Five completely paralyzed men could move their legs after researchers had placed electrodes on certain points of the skin and given them a drug for anxiety disorders. They used a unique pattern of electrical currents on the lower backs of the patients, close to the tailbone.
After this procedure, the men had undergone 45-minute training sessions every week for 18 weeks. They were able to regain voluntary control of their feet and perform rhythmic movements.
Reggie Edgerton, senior author of this experiment, shed some light as to how important this discovery is for future generations. Professor Edgerton mentioned how paralyzed people are robbed of hope very early being told of how they would never be able to regain control again.
They have been told that for generations and the same perception still exists to this very day. Edgerton emphasizes on how ridiculous these statements are because medicine evolved so much that we actually have the means to say that there is hope for paralyzed people to regain control of their own bodies.
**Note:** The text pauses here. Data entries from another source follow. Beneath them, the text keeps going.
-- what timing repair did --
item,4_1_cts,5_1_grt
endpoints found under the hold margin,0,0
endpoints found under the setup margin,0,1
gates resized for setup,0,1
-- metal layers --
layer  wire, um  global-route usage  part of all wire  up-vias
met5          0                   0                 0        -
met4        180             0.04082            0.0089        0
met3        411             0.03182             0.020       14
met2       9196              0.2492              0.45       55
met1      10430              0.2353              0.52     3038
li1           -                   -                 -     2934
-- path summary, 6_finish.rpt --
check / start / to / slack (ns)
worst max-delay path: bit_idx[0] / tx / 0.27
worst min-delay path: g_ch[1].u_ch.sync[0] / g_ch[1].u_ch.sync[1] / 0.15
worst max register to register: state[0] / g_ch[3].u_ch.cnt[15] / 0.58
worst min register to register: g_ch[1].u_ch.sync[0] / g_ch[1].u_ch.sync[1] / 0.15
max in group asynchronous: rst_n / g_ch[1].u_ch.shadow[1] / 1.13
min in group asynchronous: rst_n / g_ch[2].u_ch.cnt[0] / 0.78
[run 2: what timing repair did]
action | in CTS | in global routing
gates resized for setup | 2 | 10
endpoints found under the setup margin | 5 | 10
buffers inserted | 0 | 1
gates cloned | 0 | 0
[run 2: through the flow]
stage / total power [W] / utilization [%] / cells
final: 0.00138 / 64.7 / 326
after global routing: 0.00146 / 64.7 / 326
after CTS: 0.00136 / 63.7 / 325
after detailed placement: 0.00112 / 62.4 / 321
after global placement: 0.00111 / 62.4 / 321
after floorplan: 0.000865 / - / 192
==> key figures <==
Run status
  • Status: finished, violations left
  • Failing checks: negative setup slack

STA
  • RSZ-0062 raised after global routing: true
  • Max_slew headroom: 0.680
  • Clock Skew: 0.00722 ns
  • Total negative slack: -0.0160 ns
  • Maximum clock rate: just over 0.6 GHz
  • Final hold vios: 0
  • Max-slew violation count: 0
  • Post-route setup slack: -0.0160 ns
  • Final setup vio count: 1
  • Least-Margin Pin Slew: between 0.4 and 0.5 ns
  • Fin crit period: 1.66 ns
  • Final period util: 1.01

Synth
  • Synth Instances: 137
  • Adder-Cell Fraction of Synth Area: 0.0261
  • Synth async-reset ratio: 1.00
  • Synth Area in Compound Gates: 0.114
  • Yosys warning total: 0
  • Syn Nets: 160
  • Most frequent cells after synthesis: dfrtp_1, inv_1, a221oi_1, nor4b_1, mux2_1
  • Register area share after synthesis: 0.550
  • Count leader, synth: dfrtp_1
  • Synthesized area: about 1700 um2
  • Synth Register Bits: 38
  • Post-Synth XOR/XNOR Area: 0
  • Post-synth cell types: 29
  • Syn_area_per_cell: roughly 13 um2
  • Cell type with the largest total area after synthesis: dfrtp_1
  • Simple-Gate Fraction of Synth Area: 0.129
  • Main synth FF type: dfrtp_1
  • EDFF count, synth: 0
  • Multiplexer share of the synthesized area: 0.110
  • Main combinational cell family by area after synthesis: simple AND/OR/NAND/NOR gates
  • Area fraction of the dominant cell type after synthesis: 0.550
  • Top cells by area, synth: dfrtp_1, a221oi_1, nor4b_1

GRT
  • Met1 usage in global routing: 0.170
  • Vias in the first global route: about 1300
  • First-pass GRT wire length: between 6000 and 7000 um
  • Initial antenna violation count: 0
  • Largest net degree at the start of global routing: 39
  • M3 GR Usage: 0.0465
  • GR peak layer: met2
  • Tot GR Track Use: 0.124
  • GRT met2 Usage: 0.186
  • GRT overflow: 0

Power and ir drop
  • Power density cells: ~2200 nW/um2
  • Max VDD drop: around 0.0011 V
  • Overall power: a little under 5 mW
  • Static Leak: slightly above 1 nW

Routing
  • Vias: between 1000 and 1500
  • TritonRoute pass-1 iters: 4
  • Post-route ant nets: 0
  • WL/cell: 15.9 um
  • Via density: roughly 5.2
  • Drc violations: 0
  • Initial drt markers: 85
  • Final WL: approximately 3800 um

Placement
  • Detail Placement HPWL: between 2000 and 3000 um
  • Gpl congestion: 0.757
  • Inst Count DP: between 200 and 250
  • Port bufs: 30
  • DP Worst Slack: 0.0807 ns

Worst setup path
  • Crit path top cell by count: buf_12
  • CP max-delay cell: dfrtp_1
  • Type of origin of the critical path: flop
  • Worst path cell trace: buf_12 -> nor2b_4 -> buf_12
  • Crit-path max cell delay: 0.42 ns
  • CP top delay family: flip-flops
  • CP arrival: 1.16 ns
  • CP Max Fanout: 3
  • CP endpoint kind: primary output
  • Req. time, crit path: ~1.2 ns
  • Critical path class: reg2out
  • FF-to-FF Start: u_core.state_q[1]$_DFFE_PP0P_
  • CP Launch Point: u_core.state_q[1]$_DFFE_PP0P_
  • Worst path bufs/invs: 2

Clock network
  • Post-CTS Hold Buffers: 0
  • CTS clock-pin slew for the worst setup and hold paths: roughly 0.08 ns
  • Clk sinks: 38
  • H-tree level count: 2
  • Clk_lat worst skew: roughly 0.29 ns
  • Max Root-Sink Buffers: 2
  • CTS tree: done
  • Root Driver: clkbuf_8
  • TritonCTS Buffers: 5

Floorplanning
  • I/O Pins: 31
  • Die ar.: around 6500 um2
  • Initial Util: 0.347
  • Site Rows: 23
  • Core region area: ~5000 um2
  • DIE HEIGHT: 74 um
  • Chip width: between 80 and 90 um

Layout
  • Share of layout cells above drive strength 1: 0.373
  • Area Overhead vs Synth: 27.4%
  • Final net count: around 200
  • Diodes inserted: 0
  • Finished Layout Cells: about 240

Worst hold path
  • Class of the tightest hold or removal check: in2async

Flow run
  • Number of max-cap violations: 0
Roderic Pettigrew, director of the National Institute of Biomedical Imaging and Bioengineering at NIH, also commented on the significance of this discovery:
“These encouraging results provide continued evidence that spinal cord injury may no longer mean a life-long sentence of paralysis and support the need for more research. The potential to offer a life-changing therapy to patients without requiring surgery would be a major advance; it could greatly expand the number of individuals who might benefit from spinal stimulation. It’s a wonderful example of the power that comes from combining advances in basic biological research with technological innovation.”
While Professor Edgerton admits that we might be years away from having a final solution for patients with spinal cord injuries, he believes that their quality of life can definitely be improved until medicine reaches its destination. It is yet another important discovery that teaches us to look at spinal cord injuries from a different perspective and, in time, we will be able to make life better for those who suffer from it.